Your task — Take from the listing each line that has the string "inverter".

Extracted information —
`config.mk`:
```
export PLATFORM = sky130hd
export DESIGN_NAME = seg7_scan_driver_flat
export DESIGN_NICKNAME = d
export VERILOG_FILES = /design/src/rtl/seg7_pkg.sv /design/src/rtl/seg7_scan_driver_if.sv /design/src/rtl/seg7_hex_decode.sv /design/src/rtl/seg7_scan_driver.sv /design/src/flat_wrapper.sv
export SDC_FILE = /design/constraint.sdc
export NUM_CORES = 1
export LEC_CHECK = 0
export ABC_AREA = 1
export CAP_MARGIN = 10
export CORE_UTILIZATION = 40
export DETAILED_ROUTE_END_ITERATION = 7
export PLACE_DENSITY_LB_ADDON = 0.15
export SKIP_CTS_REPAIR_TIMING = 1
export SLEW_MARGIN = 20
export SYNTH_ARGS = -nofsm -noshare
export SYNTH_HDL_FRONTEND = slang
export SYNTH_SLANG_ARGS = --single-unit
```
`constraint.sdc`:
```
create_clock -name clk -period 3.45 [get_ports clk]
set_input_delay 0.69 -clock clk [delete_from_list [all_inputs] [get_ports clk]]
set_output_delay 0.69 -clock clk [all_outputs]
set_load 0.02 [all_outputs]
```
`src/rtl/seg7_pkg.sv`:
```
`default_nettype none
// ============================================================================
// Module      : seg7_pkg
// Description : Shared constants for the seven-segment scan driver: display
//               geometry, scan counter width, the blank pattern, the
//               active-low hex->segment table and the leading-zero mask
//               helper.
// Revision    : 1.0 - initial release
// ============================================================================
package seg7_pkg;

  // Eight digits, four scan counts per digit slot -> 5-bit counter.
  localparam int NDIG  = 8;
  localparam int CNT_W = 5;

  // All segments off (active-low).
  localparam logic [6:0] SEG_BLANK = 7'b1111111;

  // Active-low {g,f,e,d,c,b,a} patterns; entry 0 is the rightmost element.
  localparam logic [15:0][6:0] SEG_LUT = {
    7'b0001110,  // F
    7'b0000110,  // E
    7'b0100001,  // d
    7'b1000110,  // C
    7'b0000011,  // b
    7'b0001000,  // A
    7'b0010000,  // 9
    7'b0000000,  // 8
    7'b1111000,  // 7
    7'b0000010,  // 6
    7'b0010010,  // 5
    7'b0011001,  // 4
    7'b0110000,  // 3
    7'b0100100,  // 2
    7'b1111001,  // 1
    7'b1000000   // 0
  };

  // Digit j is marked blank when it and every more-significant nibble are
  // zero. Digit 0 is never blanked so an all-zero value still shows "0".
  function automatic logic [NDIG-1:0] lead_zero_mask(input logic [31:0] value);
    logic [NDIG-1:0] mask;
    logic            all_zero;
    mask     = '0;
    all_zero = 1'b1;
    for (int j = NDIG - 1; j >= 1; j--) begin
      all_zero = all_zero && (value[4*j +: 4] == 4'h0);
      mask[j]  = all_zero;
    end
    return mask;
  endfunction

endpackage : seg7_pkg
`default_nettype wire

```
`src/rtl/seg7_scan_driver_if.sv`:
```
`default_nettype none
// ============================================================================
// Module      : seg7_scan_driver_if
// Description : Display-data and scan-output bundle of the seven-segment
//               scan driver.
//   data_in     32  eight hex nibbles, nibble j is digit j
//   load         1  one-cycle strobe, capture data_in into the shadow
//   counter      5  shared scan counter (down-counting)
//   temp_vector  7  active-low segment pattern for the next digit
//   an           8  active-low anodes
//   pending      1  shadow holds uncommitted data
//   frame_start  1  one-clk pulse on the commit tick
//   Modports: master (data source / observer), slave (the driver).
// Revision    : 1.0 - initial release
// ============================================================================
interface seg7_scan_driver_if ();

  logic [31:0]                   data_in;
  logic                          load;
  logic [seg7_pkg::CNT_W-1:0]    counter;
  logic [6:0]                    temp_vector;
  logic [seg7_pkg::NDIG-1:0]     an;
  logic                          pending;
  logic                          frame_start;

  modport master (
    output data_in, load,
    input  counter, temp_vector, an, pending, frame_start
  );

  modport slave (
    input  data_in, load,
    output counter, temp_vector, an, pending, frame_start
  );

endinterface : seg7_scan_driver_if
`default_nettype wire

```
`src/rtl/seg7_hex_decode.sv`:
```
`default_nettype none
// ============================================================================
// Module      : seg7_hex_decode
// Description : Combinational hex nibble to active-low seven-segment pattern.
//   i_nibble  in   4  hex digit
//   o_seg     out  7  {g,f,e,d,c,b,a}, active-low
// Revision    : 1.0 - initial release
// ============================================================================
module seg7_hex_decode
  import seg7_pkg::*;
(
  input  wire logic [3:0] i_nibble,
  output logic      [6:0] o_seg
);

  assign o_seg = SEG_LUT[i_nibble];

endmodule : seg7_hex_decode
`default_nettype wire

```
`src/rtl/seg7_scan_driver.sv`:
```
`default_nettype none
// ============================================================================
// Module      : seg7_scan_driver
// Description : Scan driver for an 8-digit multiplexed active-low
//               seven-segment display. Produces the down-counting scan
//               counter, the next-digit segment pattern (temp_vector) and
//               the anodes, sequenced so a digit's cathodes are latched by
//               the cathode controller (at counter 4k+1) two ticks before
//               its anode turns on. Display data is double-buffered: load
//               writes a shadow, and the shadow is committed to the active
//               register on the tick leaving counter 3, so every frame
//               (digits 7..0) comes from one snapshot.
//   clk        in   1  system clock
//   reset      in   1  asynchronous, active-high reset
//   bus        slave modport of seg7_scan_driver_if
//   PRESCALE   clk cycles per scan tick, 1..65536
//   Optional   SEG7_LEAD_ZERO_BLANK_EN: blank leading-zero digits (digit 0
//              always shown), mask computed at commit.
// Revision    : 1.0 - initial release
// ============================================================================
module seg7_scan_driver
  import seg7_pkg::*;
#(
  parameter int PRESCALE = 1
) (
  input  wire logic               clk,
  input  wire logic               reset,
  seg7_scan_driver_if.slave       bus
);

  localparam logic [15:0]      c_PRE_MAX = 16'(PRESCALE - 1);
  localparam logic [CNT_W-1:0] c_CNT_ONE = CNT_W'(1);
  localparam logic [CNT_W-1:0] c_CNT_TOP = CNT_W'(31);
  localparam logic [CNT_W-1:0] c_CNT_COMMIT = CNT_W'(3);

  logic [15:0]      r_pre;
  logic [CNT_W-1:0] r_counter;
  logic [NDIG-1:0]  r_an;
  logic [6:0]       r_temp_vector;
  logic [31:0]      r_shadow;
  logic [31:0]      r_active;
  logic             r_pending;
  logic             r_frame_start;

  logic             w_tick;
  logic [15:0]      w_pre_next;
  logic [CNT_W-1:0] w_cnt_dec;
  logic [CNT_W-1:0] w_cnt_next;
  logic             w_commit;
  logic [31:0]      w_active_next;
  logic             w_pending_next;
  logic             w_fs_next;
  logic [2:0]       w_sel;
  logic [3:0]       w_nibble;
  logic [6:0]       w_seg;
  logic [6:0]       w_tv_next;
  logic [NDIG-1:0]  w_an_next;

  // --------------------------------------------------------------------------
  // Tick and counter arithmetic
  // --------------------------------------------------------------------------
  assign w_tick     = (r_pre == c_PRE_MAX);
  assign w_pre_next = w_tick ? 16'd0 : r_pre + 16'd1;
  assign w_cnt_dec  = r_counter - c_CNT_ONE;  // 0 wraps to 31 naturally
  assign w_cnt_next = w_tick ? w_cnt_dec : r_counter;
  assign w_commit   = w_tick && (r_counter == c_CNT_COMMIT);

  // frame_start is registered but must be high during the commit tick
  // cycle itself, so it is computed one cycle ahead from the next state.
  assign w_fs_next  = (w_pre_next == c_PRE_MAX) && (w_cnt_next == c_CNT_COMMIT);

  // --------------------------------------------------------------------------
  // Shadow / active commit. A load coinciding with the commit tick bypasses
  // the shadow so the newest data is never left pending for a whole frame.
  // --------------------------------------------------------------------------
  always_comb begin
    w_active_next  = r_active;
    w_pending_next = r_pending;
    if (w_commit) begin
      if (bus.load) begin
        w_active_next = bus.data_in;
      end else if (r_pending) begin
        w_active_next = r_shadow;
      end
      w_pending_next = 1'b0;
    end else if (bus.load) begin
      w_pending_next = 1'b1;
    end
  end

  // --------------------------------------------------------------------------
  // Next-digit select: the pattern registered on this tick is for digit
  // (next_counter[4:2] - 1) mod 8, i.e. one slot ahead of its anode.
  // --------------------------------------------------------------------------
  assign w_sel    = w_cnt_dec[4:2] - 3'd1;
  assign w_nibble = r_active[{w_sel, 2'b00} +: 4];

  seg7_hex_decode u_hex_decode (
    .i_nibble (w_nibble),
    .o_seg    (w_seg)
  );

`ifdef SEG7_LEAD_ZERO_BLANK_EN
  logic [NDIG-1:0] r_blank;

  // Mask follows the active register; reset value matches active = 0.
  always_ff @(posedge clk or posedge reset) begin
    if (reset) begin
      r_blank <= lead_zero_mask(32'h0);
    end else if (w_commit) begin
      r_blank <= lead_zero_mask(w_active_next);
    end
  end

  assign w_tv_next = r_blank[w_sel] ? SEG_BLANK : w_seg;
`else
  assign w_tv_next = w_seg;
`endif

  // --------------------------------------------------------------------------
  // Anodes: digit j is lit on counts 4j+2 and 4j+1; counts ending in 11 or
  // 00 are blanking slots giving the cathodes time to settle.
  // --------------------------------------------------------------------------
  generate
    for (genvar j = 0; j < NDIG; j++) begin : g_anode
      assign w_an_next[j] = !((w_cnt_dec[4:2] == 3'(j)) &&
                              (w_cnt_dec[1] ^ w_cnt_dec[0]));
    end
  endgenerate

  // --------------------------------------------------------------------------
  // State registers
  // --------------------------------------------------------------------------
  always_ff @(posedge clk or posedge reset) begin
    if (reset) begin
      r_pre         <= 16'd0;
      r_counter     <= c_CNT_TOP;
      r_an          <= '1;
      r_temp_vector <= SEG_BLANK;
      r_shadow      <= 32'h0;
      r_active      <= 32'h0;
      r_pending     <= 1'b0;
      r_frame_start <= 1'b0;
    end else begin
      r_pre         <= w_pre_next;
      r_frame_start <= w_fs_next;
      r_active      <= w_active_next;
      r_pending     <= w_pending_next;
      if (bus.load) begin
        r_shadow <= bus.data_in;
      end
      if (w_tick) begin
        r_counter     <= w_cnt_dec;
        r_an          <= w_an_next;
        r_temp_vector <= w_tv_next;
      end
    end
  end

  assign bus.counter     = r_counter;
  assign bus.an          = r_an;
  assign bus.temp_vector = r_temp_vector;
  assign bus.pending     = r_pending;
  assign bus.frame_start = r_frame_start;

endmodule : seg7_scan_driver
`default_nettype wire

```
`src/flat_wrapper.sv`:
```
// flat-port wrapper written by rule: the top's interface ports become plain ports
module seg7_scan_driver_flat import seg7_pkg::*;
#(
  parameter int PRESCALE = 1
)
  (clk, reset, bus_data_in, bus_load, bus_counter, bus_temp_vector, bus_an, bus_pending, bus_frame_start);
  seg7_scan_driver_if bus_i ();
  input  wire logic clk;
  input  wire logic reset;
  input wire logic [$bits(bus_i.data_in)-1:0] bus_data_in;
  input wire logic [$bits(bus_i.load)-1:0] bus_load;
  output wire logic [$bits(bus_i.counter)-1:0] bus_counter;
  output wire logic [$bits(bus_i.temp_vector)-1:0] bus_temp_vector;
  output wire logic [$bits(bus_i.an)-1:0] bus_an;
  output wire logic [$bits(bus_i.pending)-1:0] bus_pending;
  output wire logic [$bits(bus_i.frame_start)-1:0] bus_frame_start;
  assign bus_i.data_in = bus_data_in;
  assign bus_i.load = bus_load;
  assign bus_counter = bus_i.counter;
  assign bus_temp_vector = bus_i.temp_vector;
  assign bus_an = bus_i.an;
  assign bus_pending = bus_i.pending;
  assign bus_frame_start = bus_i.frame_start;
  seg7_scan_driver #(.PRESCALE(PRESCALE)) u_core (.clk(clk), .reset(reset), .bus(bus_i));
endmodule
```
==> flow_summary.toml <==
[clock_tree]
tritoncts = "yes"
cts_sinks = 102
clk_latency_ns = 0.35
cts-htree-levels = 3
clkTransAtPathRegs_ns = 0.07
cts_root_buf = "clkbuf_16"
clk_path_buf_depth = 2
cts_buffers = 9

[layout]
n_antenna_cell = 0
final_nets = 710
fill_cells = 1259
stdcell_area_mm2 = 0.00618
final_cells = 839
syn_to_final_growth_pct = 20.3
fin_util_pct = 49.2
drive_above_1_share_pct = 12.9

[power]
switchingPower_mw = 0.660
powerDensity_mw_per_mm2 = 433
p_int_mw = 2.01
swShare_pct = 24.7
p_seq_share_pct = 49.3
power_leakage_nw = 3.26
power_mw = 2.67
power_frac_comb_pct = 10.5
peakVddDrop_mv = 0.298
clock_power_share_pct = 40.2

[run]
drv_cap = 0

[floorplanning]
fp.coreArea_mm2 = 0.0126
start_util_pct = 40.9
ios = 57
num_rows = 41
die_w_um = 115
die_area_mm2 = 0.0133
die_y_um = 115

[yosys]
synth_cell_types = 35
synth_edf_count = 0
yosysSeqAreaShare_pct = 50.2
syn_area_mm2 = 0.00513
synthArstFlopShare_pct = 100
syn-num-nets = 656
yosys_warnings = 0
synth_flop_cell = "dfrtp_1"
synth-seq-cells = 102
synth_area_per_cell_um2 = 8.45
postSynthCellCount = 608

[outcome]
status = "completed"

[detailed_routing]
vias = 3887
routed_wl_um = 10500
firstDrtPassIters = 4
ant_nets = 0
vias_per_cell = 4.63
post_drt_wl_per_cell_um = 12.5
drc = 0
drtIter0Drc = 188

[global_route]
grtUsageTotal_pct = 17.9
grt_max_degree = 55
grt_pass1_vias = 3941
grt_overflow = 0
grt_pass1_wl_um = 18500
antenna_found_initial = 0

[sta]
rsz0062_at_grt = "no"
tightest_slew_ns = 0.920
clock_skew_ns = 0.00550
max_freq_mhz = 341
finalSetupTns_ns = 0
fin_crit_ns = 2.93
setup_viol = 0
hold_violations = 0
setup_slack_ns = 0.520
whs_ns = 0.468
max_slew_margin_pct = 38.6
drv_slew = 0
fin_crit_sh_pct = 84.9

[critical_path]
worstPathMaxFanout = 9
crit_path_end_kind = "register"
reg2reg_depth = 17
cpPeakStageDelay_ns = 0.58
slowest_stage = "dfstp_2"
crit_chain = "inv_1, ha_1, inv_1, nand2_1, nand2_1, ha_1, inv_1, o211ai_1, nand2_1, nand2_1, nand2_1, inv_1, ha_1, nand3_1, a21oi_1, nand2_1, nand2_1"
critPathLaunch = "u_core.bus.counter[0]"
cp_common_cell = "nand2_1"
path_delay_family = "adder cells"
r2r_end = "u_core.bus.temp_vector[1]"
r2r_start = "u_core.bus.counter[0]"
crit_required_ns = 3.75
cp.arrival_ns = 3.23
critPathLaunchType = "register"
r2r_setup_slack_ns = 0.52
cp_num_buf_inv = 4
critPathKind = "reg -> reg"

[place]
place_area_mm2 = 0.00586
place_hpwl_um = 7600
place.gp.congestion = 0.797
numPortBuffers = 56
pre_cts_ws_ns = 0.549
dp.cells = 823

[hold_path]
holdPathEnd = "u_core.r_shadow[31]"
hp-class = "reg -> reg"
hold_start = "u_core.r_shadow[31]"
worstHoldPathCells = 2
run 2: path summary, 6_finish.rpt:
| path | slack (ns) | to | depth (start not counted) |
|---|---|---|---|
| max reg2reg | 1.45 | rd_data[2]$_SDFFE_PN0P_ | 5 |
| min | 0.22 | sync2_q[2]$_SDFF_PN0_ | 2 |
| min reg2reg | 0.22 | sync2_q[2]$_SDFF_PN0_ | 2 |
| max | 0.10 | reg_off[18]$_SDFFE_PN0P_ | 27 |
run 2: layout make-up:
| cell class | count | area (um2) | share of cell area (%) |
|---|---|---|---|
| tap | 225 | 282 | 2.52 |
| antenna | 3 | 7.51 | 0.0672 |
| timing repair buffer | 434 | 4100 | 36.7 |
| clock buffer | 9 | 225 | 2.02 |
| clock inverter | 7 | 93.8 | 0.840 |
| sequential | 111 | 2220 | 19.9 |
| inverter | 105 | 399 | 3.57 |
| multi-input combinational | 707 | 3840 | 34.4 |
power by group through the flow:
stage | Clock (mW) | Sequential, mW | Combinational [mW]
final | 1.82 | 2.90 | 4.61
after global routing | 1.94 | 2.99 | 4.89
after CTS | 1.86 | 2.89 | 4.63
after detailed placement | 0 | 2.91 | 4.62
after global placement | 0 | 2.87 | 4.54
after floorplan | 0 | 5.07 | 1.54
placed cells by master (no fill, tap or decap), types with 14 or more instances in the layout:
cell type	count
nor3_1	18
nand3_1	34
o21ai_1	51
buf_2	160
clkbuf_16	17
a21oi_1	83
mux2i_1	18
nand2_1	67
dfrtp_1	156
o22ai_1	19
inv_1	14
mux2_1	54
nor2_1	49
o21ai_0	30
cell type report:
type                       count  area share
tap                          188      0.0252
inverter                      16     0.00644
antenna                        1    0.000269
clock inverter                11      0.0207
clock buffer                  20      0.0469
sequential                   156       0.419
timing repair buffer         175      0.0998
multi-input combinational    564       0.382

Completed task —
| clock inverter | 7 | 93.8 | 0.840 |
| inverter | 105 | 399 | 3.57 |
inverter                      16     0.00644
clock inverter                11      0.0207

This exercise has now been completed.